Lo prometido por Andalucía es el camino que seguirán las demás, excepto las dos comunidades rebeldes, más egoístas y aprovechadas e insolidarias. También es el momento de que los trabajadores se organicen contra los sindicatos sectarios y de clase y convoquen movilizaciones contra ellos. En una reunión de amigos, el más político de todos comentaba que «si VOX no cumple su compromiso, lo mejor es que no participe en los gobiernos autonómicos y calle en lo sucesivo» La falta de experiencia en la formación de equipos de trabajo y en gobernar instituciones puede hacer que VOX interfiera en cuestiones que deben darse por superadas. Desde que se celebraron las elecciones ya va siendo hora de que se formen los gobiernos. Han perdido demasiado tiempo con la constitución de las mesas de cada Parlamento y cualquiera diría que les da miedo dar el paso de formar los gobiernos. ¡A trabajar, gandules!

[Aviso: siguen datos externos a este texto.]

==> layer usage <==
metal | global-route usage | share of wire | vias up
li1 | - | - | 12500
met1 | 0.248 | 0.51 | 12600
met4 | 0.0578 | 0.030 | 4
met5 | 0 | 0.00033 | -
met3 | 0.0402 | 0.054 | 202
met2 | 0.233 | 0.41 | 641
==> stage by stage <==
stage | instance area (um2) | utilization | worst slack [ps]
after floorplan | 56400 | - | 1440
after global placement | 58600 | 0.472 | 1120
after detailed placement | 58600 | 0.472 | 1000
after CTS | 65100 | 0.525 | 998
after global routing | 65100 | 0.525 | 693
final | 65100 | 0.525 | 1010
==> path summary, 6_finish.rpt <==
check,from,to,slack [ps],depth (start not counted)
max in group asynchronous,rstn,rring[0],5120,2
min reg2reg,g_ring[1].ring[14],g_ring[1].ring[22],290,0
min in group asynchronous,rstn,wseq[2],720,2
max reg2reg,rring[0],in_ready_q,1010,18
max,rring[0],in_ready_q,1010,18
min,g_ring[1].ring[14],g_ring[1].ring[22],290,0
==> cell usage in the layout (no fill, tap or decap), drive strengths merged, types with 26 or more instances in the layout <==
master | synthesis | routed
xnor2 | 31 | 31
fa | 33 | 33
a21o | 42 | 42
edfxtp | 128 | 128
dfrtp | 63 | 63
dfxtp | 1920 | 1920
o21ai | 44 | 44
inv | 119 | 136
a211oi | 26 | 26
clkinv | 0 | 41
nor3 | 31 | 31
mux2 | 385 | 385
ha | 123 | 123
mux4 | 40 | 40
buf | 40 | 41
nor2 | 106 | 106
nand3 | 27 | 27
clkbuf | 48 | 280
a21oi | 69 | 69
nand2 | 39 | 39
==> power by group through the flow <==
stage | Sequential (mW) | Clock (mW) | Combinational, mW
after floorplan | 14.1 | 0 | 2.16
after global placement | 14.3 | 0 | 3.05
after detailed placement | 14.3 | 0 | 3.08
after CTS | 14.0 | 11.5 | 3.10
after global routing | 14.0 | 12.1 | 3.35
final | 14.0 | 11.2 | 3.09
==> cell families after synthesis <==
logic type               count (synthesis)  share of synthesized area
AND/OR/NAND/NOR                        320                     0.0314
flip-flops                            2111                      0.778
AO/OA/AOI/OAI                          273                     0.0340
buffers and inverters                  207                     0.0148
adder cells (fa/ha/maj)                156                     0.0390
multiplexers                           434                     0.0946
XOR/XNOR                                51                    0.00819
Background: an optimization exercise with open tools, aiming at small area. Do not read the settings as production practice. Only simulation tests tie the RTL to the original design; equivalence was not proved. No activity file was given, so power comes from the tool's default toggle rates.

== lane 1 ==
==> flow/design.v (excerpt) <==
module uart_alu_top #(
  parameter int PRESCALE   = 33,
  parameter int DATA_WIDTH = 8
) (
  input  logic clk,
  input  logic rst,
  input  logic rxd,
  output logic txd
);
  logic [5:0] ph;    
  logic [2:0] q;     
  logic       h;     
  logic       p0, p1, p2;   
  logic       pend;  
  logic       hi;    
  assign pend = ph[5] && ph[3] && ph[1] && ph[0];
  assign hi   = ph[5];
  assign h    = q[2];
  assign p0   = (q[0] == q[2]);
  assign p1   = q[1] ^ q[0];
  assign p2   = q[2] ^ q[1];
  always_ff @(posedge clk) begin
    if (rst) begin
      ph <= 6'd0;
      q  <= 3'b000;
    end else begin
      ph <= pend ? 6'd0 : ph + 6'd1;
      if (pend) q <= {q[1:0], ~q[2]};
    end
  end
  logic [43:0] a, b;
  logic        a_in, b_in;
  logic        db;     
  always_ff @(posedge clk) begin
    a  <= {a_in, a[43:1]};
    b  <= {b_in, b[43:1]};
    db <= b[0];
  end
  logic r_bit;
  always_comb begin
    unique case (ph[4:3])
      2'd0: r_bit = b[32];
      2'd1: r_bit = b[24];
      2'd2: r_bit = b[16];
      default: r_bit = b[8];
    endcase
  end
  localparam logic [3:0] RX_STOP = 4'd0, RX_BP = 4'd1, RX_BP2 = 4'd2, RX_IDLE = 4'd3,
                         RX_WAITH = 4'd4, RX_START = 4'd7;
  logic [3:0] rx_st;
  logic       rx_ph;      
  logic       rx_pass;    
  logic       rx_shift;   
  assign rx_pass = p0 && (h == rx_ph);
  assign rx_shift = rx_pass && rx_st[3];
  always_ff @(posedge clk) begin
    if (rst) begin
      rx_st <= RX_IDLE;
    end else if (rx_st == RX_IDLE) begin
      if (!rxd) begin
        rx_st <= RX_START;
        rx_ph <= ~h;
      end
    end else if (rx_st == RX_WAITH) begin
      if (rxd) rx_st <= RX_IDLE;
    end else if (rx_st == RX_BP || rx_st == RX_BP2) begin
      if (pend) rx_st <= rx_st + 4'd1;
    end else if (rx_pass && pend) begin
      rx_st <= (rx_st == RX_STOP && !rxd) ? RX_WAITH : rx_st + 4'd1;
    end
  end
  localparam logic [1:0] P_HDR = 2'd0, P_PAY = 2'd1, P_RES = 2'd2;
  logic [1:0] pst;
  logic       bp;           
  logic       bp2;          
  assign bp  = (rx_st == RX_BP);
  ...
Size in the first run: roughly 300 cells after synthesis, roughly 4 I/O pins, about 3400 um^2 of cells after synthesis.
clock: 10.0 ns
lec_check: 0
cap_margin: 20
core_margin: 2
core_utilization: 70
slew_margin: 20
standard.sh (not shown) runs the stock make flow with config.mk's settings and CLKGATE_MAP_FILE= SYNTH_SCRIPT=/design/flow/synth_recipe.tcl, a recipe that flattens the netlist after the stock synthesis.
==> flow/flow/run.sh <==
#!/bin/bash
set -uo pipefail
WD=$(pwd)
RES=$WD/orfs/results/${FLOW_PLATFORM}/uart_alu_top/base
LIB=$FLOW_HOME/platforms/${FLOW_PLATFORM}/lib/sky130_fd_sc_hd__tt_025C_1v80.lib
YOSYS=$(command -v yosys || echo "$FLOW_HOME/../tools/install/yosys/bin/yosys")

# 1. standard synthesis only
bash standard.sh "$RES/1_2_yosys.v" > standard_synth.log 2>&1 || exit 1
cp "$RES/1_2_yosys.v" synth_standard.v

# 2. area re-map of the combinational logic, twelve seeds, four at a time
nregs() { grep -cE '^ *sky130_fd_sc_hd__(e|s|se)?df' "$1"; }
for round in "1 2 3 4" "5 6 7 8" "9 10 11 12"; do
  for s in $round; do
    sed -e "s#@SEED@#$s#g" flow/area.abc > area_$s.abc
    sed -e "s#@LIB@#$LIB#g" -e "s#@IN@#$WD/synth_standard.v#g" -e "s#@OUT@#$WD/synth_remap_$s.v#g" \
        -e "s#@ABC@#$WD/area_$s.abc#g" -e "s#@TOP@#$FLOW_TOP#g" flow/remap.ys > remap_$s.ys
    "$YOSYS" -l remap_$s.log -s remap_$s.ys > /dev/null 2>&1 &
  done
  wait
done
best=""; best_area=""
for s in 1 2 3 4 5 6 7 8 9 10 11 12; do
  area=$(grep -oP "Chip area for module .*: \K[0-9.]+" remap_$s.log | tail -1)
  [[ -s synth_remap_$s.v && -n "$area" ]] || continue
  [[ $(nregs synth_remap_$s.v) -eq $(nregs synth_standard.v) ]] || continue
  if [[ -z "$best" ]] || awk "BEGIN{exit !($area < $best_area)}"; then best=$s; best_area=$area; fi
done
echo "seed ${best:-none} area ${best_area:-none}" > remap_choice.txt
if [[ -n "$best" ]]; then
  cp synth_remap_$best.v "$RES/1_2_yosys.v"
  touch "$RES/1_2_yosys.v"
fi

# 3. the rest of the standard flow, with a lighter clock tree and small port buffers
export BUFFER_PORTS_ARGS="-inputs -outputs -buffer_cell sky130_fd_sc_hd__buf_1"
export CTS_ARGS="-sink_clustering_enable -repair_clock_nets -buf_list sky130_fd_sc_hd__clkbuf_4 -dont_use_dummy_load"
bash standard.sh > standard.log 2>&1
==> flow/flow/area.abc <==
strash
&get -n
&st
&deepsyn -T 30 -S @SEED@
&nf -a -R 3000
&put
==> flow/flow/remap.ys <==
# Re-map the combinational cells of the standard synthesis netlist for area.
# Sequential cells are black boxes, so registers pass through untouched.
read_liberty -ignore_miss_func @LIB@
blackbox =*__df* =*__edf* =*__sdf* =*__sedf* =*__dl* =*__sdl* =*lpflow*
read_verilog @IN@
hierarchy -top @TOP@
flatten
opt_clean -purge
abc -liberty @LIB@ -script @ABC@ -dont_use sky130_fd_sc_hd__probe_p_8 -dont_use sky130_fd_sc_hd__probec_p_8 -dont_use *lpflow*
opt_clean -purge
hierarchy -top @TOP@
delete =sky130_fd_sc_hd__*
rename -hide w:*.*
opt_clean -purge
stat -liberty @LIB@
write_verilog -noattr -nohex -nodec @OUT@
Both conditions hold for lane 1: the flow ran to the end and the final layout passed the timing, design-rule and antenna checks.
From an optimization exercise on the open Yosys and OpenROAD flow, aimed at small area; shortcuts taken in it are not production practice.
Where RTL was checked, it was by simulation tests only, not by an equivalence proof against the original.
The clock port is modelled as an ideal driver; clocking choices that lean on that would not hold on a real chip.
Power figures rest on the tool's default switching activity, not on a simulated workload.

Design space_game_top, start of the top module:
module space_game_top (
    input  logic        clk25M,
    input  logic        reset,
    input  logic        frame_tick,
    input  logic        march_en,
    input  logic [3:0]  speed,
    input  logic        btn_left,
    input  logic        btn_right,
    input  logic        btn_fire,
    input  logic [11:0] whpos,
    input  logic [11:0] wvpos,
    input  logic [18:0] write_addr_in,
    input  logic        write_en,
    output logic [18:0] write_addr_out,
    output logic        write_en_out,
    output logic [11:0] vdin,
    output logic        update_busy
);
Size: roughly 670 cells after synthesis, about 6500 um^2 of cells after synthesis.
export LEC_CHECK = 0
export CAP_MARGIN = 20
export CORE_MARGIN = 2
export CORE_UTILIZATION = 70
export PLACE_DENSITY = 0.8
export SLEW_MARGIN = 20
create_clock -name core_clock -period 6.0 [get_ports {clk25M}]
standard.sh (not shown) runs the stock make flow with config.mk's settings and CLKGATE_MAP_FILE= SYNTH_SCRIPT=/design/flow/synth_recipe.tcl, a recipe that flattens the netlist after the stock synthesis.
==> flow/flow/run.sh <==
#!/bin/bash
# Standard ORFS layout (standard synthesis unchanged), with small port buffers
# and a lighter clock tree.
set -euo pipefail
export BUFFER_PORTS_ARGS="-buffer_cell sky130_fd_sc_hd__buf_1"
export CTS_ARGS="-sink_clustering_enable -repair_clock_nets -dont_use_dummy_load -buf_list sky130_fd_sc_hd__clkbuf_8"
bash standard.sh > standard_flow.log 2>&1
The baseline reached the layout checks and failed them: negative setup slack.
Next try:
--- a/flow/config.mk
+++ b/flow/config.mk
@@ -9,4 +9,4 @@
 export CORE_MARGIN = 2
-export CORE_UTILIZATION = 70
-export PLACE_DENSITY = 0.8
+export CORE_UTILIZATION = 40
+export PLACE_DENSITY = 0.6
 export SLEW_MARGIN = 20
=> The changed run reached the layout checks and failed them: negative setup slack. Power hardly moves. Non-clock buffer count rose by 7. Setup slack degrades by 0.13 ns. Maximum frequency came out lower by 2.1%. Worst hold slack degrades by 0.0082 ns. Combinational power shrinks by about 3%. Clock-buffer cell count is unchanged. Sequential cell count is unchanged. Die area rose by 72%.
Function was not checked in any run of this note: the RTL went through the layout flow alone.

---

space_game_top, a different RTL version from the one above (not shown whole).
For scale: about 650 cells after synthesis, about 120 flip-flops, about 88 I/O pins, roughly 6300 um2 of cells after synthesis.
Design space_game_top, start of the top module:
module space_game_top (
    input  logic        clk25M,
    input  logic        reset,
    input  logic        frame_tick,
    input  logic        march_en,
    input  logic [3:0]  speed,
    input  logic        btn_left,
    input  logic        btn_right,
    input  logic        btn_fire,
    input  logic [11:0] whpos,
    input  logic [11:0] wvpos,
    input  logic [18:0] write_addr_in,
    input  logic        write_en,
    output logic [18:0] write_addr_out,
    output logic        write_en_out,
    output logic [11:0] vdin,
    output logic        update_busy
);
    logic [4:0] seq;
    wire        idle = ~|seq[3:0];                           
    wire        last = seq[3] & seq[2] & ~seq[1] & seq[0];   
    wire        upd  = seq[3] & ~seq[2] & seq[1];            
    always_ff @(posedge clk25M) begin
        if (reset || last) seq <= 5'd0;
        else if (idle)     seq <= {4'd0, frame_tick};
        else               seq <= {seq[3:0], seq[4] ^ seq[2]};
    end
    assign update_busy = !idle;
    logic [8:0] Hn;      
    logic [8:0] Yn;      
    logic [1:0] dir;     
    wire dl   = dir[0];
    wire down = dir[1];
    wire [8:0] hsum;     
    wire       hcar;     
    wire [8:0] ydec;     
    wire [8:0] Cnew;     
    wire edge_seen = dl ? hcar : (hsum < 9'd95);
    always_ff @(posedge clk25M) begin
        if (reset) begin
            Hn  <= ~9'd128;
            Yn  <= ~9'd0;
            dir <= 2'b00;
  ...
clock: 6.0 ns
lec_check: 0
cap_margin: 20
core_margin: 2
core_utilization: 55
place_density: 0.7
slew_margin: 20
==> flow/flow/run.sh <==
#!/bin/bash
# Standard ORFS layout (standard synthesis unchanged) with small port buffers
# and a light clock tree: clkbuf_4 leaves under a clkbuf_8 root; leaves whose
# estimated output slew is high are then swapped for clkbuf_8 before routing.
set -euo pipefail
export BUFFER_PORTS_ARGS="-buffer_cell sky130_fd_sc_hd__buf_1"
export CTS_ARGS="-sink_clustering_enable -repair_clock_nets -dont_use_dummy_load -buf_list sky130_fd_sc_hd__clkbuf_4 -root_buf sky130_fd_sc_hd__clkbuf_8"
bash standard.sh cts > standard_cts.log 2>&1
export RES=orfs/results/${FLOW_PLATFORM}/space_game_top/base
export PLAT=${FLOW_HOME}/platforms/${FLOW_PLATFORM}
export FIX_SLEW_PS=90
openroad -no_init -exit flow/fix_cts.tcl > fix_cts.log 2>&1
bash standard.sh finish > standard_finish.log 2>&1
==> flow/flow/fix_cts.tcl <==
# Swap clkbuf_4 clock buffers whose output slew (placement estimate) is over
# FIX_SLEW_PS for clkbuf_8, legalize, and put the result back as the CTS result.
read_liberty $::env(PLAT)/lib/sky130_fd_sc_hd__tt_025C_1v80.lib
read_db $::env(RES)/4_cts.odb
read_sdc $::env(RES)/4_cts.sdc
source $::env(PLAT)/setRC.tcl
set_propagated_clock [all_clocks]
estimate_parasitics -placement
set lim $::env(FIX_SLEW_PS)
set big [[ord::get_db] findMaster sky130_fd_sc_hd__clkbuf_8]
set n 0
foreach inst [[ord::get_db_block] getInsts] {
  if {[[$inst getMaster] getName] == "sky130_fd_sc_hd__clkbuf_4"} {
    set pin [get_pins [$inst getName]/X]
    set s 0
    foreach e {rise fall} {
      set v [sta::time_ui_sta [get_property $pin slew_max_$e]]
      if {$v > $s} { set s $v }
    }
    if {$s * 1e12 > $lim} {
      $inst swapMaster $big
      incr n
      puts "upsized [$inst getName] (slew [format %.1f [expr {$s * 1e12}]] ps)"
    }
  }
}
puts "upsized $n clock buffers"
detailed_placement
check_placement
write_db $::env(RES)/4_1_cts.odb
after 1100
write_db $::env(RES)/4_cts.odb
The first run finished with timing, DRC and antenna clean.
Then changed:
Settings changed: CORE_UTILIZATION 55 to 65, PLACE_DENSITY 0.7 to 0.8.
Die area goes down by about a fifth.
Synthesized area stays the same.
Worst setup slack is worse by 0.023 ns.
Sequential power stays flat.
Power drops by a few percent.
Hold slack barely changes.
Register-to-register slack stays flat.
Maximum frequency goes down slightly.
Routed wire length goes up slightly.
Sequential share of layout area came out higher by 0.47 points.
Then changed:
--- a/flow/flow/run.sh
+++ b/flow/flow/run.sh
@@ -5,4 +5,5 @@
 set -euo pipefail
 export BUFFER_PORTS_ARGS="-buffer_cell sky130_fd_sc_hd__buf_1"
+export GPL_KEEP_OVERFLOW=0
 export CTS_ARGS="-sink_clustering_enable -repair_clock_nets -dont_use_dummy_load -buf_list sky130_fd_sc_hd__clkbuf_4 -root_buf sky130_fd_sc_hd__clkbuf_8"
 bash standard.sh cts > standard_cts.log 2>&1
Result: Sequential share of layout area stays flat; power rises by 2.5%; clock-buffer cell count does not change; wire length goes down by about 0.56%; first-iteration DRC count rose by 16%; sequential cell count stays the same.
No functional check of the RTL was part of any run of this note.

---

== lagoon ==
space_game_top, a different RTL version from the one above (not shown whole).
For scale: about 6300 sq um of cells after synthesis.
export LEC_CHECK = 0
export CAP_MARGIN = 20
export CORE_MARGIN = 2
export CORE_UTILIZATION = 70
export PLACE_DENSITY = 0.85
export SLEW_MARGIN = 20
create_clock -name core_clock -period 6.0 [get_ports {clk25M}]
==> flow/flow/run.sh <==
#!/bin/bash
# Standard ORFS layout (standard synthesis unchanged) with small port buffers
# and a light clock tree: clkbuf_4 leaves under a clkbuf_8 root; leaves whose
# estimated output slew is high are then swapped for clkbuf_8 before routing.
set -euo pipefail
export BUFFER_PORTS_ARGS="-buffer_cell sky130_fd_sc_hd__buf_1"
export CTS_ARGS="-sink_clustering_enable -repair_clock_nets -dont_use_dummy_load -buf_list sky130_fd_sc_hd__clkbuf_4 -root_buf sky130_fd_sc_hd__clkbuf_8"
bash standard.sh cts > standard_cts.log 2>&1
export RES=orfs/results/${FLOW_PLATFORM}/space_game_top/base
export PLAT=${FLOW_HOME}/platforms/${FLOW_PLATFORM}
export FIX_SLEW_PS=90
openroad -no_init -exit flow/fix_cts.tcl > fix_cts.log 2>&1
bash standard.sh finish > standard_finish.log 2>&1
Scripts as last shown in full above: flow/flow/fix_cts.tcl
lagoon went all the way through the flow, and no timing, DRC or antenna check failed.
Context: an optimization exercise on an open-source flow, tuned for small area and a short achievable clock period. The choices shown serve that exercise and are no tape-out recipe. The RTL of this run was laid out without a check of its function. No activity file was given, so power comes from the tool's default toggle rates.

`flow/constraint.sdc`:
```
create_clock -name core_clock -period 7.0 [get_ports {clk}]
set_input_delay 1.4000 -clock core_clock [delete_from_list [all_inputs] [get_ports {clk}]]
set_output_delay 1.4000 -clock core_clock [all_outputs]
set_load 0.01 [all_outputs]
```
This design comes from an exercise in tuning for small area on the open sky130 flow, not from production work.
Only simulation tests tie the RTL to the original design; equivalence was not proved.
No driver is modelled on the clock port, so clocking that relies on it looks cheaper here than on a real chip.
Power figures rest on the tool's default switching activity, not on a simulated workload.

// dbg_top
module dbg_top (
    input  logic              clk,
    input  logic              clr_mcu_reset,
    input  logic              srx,
    output logic              stx,
    output logic              mcu_reset,
    output logic              cu_pause,
    input  logic              cu_pausable,
    input  logic              cu_paused,
    output logic [31:0]       mem_req_addr,
    output logic [31:0]       mem_req_din,
    output logic              mem_req_en,
    output logic              mem_req_we,
    input  logic [31:0]       mem_dout,
    input  logic [31:0]       pc_next
);
Size: ~1300 cells after synthesis, ~420 flip-flops, ~18000 sq um of cells after synthesis.
==> flow/config.mk <==
export PLATFORM = sky130hd
export DESIGN_NAME = dbg_top
export DESIGN_NICKNAME = dbg_top
export VERILOG_FILES = /design/flow/design.v
export SDC_FILE = /design/flow/constraint.sdc
export NUM_CORES = 4
export LEC_CHECK = 0
export CAP_MARGIN = 5
export CORE_MARGIN = 2
export CORE_UTILIZATION = 40
export SLEW_MARGIN = 5
export SYNTH_HIERARCHICAL = 1
==> flow/constraint.sdc <==
create_clock -name core_clock -period 10.0 [get_ports {clk}]
set_input_delay 2.0000 -clock core_clock [delete_from_list [all_inputs] [get_ports {clk}]]
set_output_delay 2.0000 -clock core_clock [all_outputs]
set_load 0.01 [all_outputs]
standard.sh (not shown) runs the stock make flow with config.mk's settings and CLKGATE_MAP_FILE= SYNTH_SCRIPT=/design/flow/synth_recipe.tcl, a recipe that flattens the netlist after the stock synthesis.
==> flow/flow/run.sh <==
#!/bin/bash
# The standard layout (standard.sh), with these changes:
#  - ports are buffered with buf_1 instead of the delay buffer buffer_ports picks;
set -euo pipefail
export BUFFER_PORTS_ARGS="-buffer_cell sky130_fd_sc_hd__buf_1"
RES=$PWD/orfs/results/sky130hd/dbg_top/base
LOGS=$PWD/orfs/logs/sky130hd/dbg_top/base

bash standard.sh synth > flow_synth_std.log 2>&1
cp "$RES/1_2_yosys.v" std_1_2_yosys.v
cp "$LOGS/1_2_yosys.log" std_1_2_yosys.log

sed "s|  log_cmd abc {\*}\$abc_args|  source $PWD/flow/abc_pick.tcl|" \
  "$FLOW_HOME/scripts/synth.tcl" > own_synth_core.tcl
sed "s|source \$::env(SCRIPTS_DIR)/synth.tcl|source $PWD/own_synth_core.tcl|" \
  synth_recipe.tcl > own_synth.tcl
own_ok=0
if grep -q abc_pick.tcl own_synth_core.tcl && grep -q own_synth_core.tcl own_synth.tcl; then
  mk=$(grep '^make ' standard.sh | sed "s|SYNTH_SCRIPT=[^ ]*|SYNTH_SCRIPT=$PWD/own_synth.tcl|; s|\"\${@:-finish}\"|do-yosys|")
  if eval "$mk" > flow_synth_own.log 2>&1; then
    own_ok=1
  fi
fi
regs() { awk '$1 ~ /^sky130_fd_sc_hd__(s?e?df|dl[rx]|s?dlclkp)/ {print $1, $2}' "$1" | sort; }
if [[ $own_ok == 1 ]] && [[ -s "$RES/1_2_yosys.v" ]] &&
   cmp -s <(regs std_1_2_yosys.v) <(regs "$RES/1_2_yosys.v") &&
   [[ $(regs std_1_2_yosys.v | wc -l) -gt 0 ]]; then
  echo "own synthesis kept" > synth_choice.log
  cp "$LOGS/1_2_yosys.log" own_1_2_yosys.log
else
  echo "own synthesis dropped, standard netlist restored" > synth_choice.log
  cp std_1_2_yosys.v "$RES/1_2_yosys.v"
fi
touch "$RES/1_2_yosys.v"

bash standard.sh floorplan place > flow_place.log 2>&1

export PLATFORM_DIR=$FLOW_HOME/platforms/sky130hd
export RES
base="-sink_clustering_enable -repair_clock_nets -dont_use_dummy_load"
cands=(
  "$base -buf_list sky130_fd_sc_hd__clkbuf_8"
  "$base -buf_list sky130_fd_sc_hd__clkbuf_2"
  "$base -buf_list sky130_fd_sc_hd__clkbuf_4"
  "$base -buf_list sky130_fd_sc_hd__clkbuf_8 -sink_clustering_size 30 -sink_clustering_max_diameter 50"
  "$base -buf_list sky130_fd_sc_hd__clkbuf_16 -sink_clustering_size 30 -sink_clustering_max_diameter 80"
  "$base -buf_list sky130_fd_sc_hd__clkbuf_16 -sink_clustering_size 40 -sink_clustering_max_diameter 100"
  "$base -buf_list sky130_fd_sc_hd__clkbuf_4 -sink_clustering_size 30 -sink_clustering_max_diameter 30"
  "$base -buf_list sky130_fd_sc_hd__clkbuf_8 -sink_clustering_size 30 -sink_clustering_max_diameter 45"
)
for i in "${!cands[@]}"; do
  CTS_TRY="${cands[$i]}" openroad -no_init -exit flow/cts_eval.tcl > cts_eval_$i.log 2>&1 &
  if (( (i + 1) % 4 == 0 )); then wait; fi
done
wait
best=0; best_area=1e9
for i in "${!cands[@]}"; do
  read -r area slew < <(grep '^CTS_EVAL' cts_eval_$i.log | awk '{print $2, $3}') || continue
  echo "candidate $i: area $area slew $slew: ${cands[$i]}" >> cts_choice.log
  if awk -v s="$slew" -v a="$area" -v b="$best_area" 'BEGIN{exit !(s < 0.112 && a < b)}'; then
    best=$i; best_area=$area
  fi
done
echo "chosen $best" >> cts_choice.log
export CTS_ARGS="${cands[$best]}"
bash standard.sh > flow_finish.log 2>&1
Other scripts of this flow, unchanged in this note and not shown: flow/flow/abc_nf_a.script, flow/flow/abc_nf_b.script, flow/flow/abc_nf_c.script, flow/flow/abc_pick.tcl, flow/flow/cts_eval.tcl
The baseline completed without violations.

A ver si es verdad que se les acaba el abuso público y se inicia la transparencia que nunca ha existido, ni en las comunidades y no digamos en el Gobierno central donde nos ocultan hasta los viajes viciosos, lascivos y deshonestos del Falcon al ser declarados treinta y nueve de ellos como secreto de Estado. Eso no huele bien y menos los que llevaban destino a República Dominicana y a Venezuela vía Colombia.
Llevamos sin una huelga general muchos años y no será que no ha habido motivos para ello: corrupción, latrocinio, malversación, mordidas, comisiones, nula transparencia, ataques a los jueces, corrupción del exfiscal general y otras instancias más respetables que el Gobierno del felón «cum fraude». Ahora que se sienten rechazados los sindicatos, las huelgas se cuadruplican en este año 2026, debido al bloqueo de las negociaciones salariales. Más de un 30% de los trabajadores están afectados.
Hay que recordar que desde 2022 parecía que la relación entre empresas y trabajadores se había normalizado o, por lo menos, se había calmado debido al acuerdo entre CEOE, Cepyme y el sindicalismo fantasma de la izquierda bolchevique, protegidos por doña Yolanda «Tucán», hoy caída en desgracia en el Gobierno sanchista. Sus traiciones al sanchismo y a Podemos le han pasado factura. Nadie le admite en sus filas porque lo que toca, lo desgobierna. ¡Si tendrá capacidad de traición y facilidad para la misma que hasta a su principal mentor lo «apuñaló» por la espalda! ¿Se acuerdan de Xosé Manuel Beiras, político y economista gallego, además de líder del BNG? Si a ello añaden la protección y encubrimiento al pederasta Ramiro Santalices por pare de Yolanda, pues ya tienen todos los ingredientes para que nadie se fie de ella y genere un rechazo brutal, menos en UGT y CC.OO. a quienes ha regado de euros y prebendas.
Las solicitudes de huelga y los conflictos laborales ya han comenzado y aumentarán si hay adelanto electoral y se hunde, como es previsible, la zurda sindical, falsaria y ruinosa. Quienes llevan siete años tirándose a la bartola se reactivarán con las algaradas y las movilizaciones.
Tan sólo las huestes del felón tranquilizan a esos sindicatos radicales y reaccionarios cuyo logro de la «derechita cobarde» será eliminar por completo las abundantes ayudas y subvenciones públicas que reciben los dos sindicatos sectarios y falsarios amparados y amamantados también por la mafia criminal sanchista.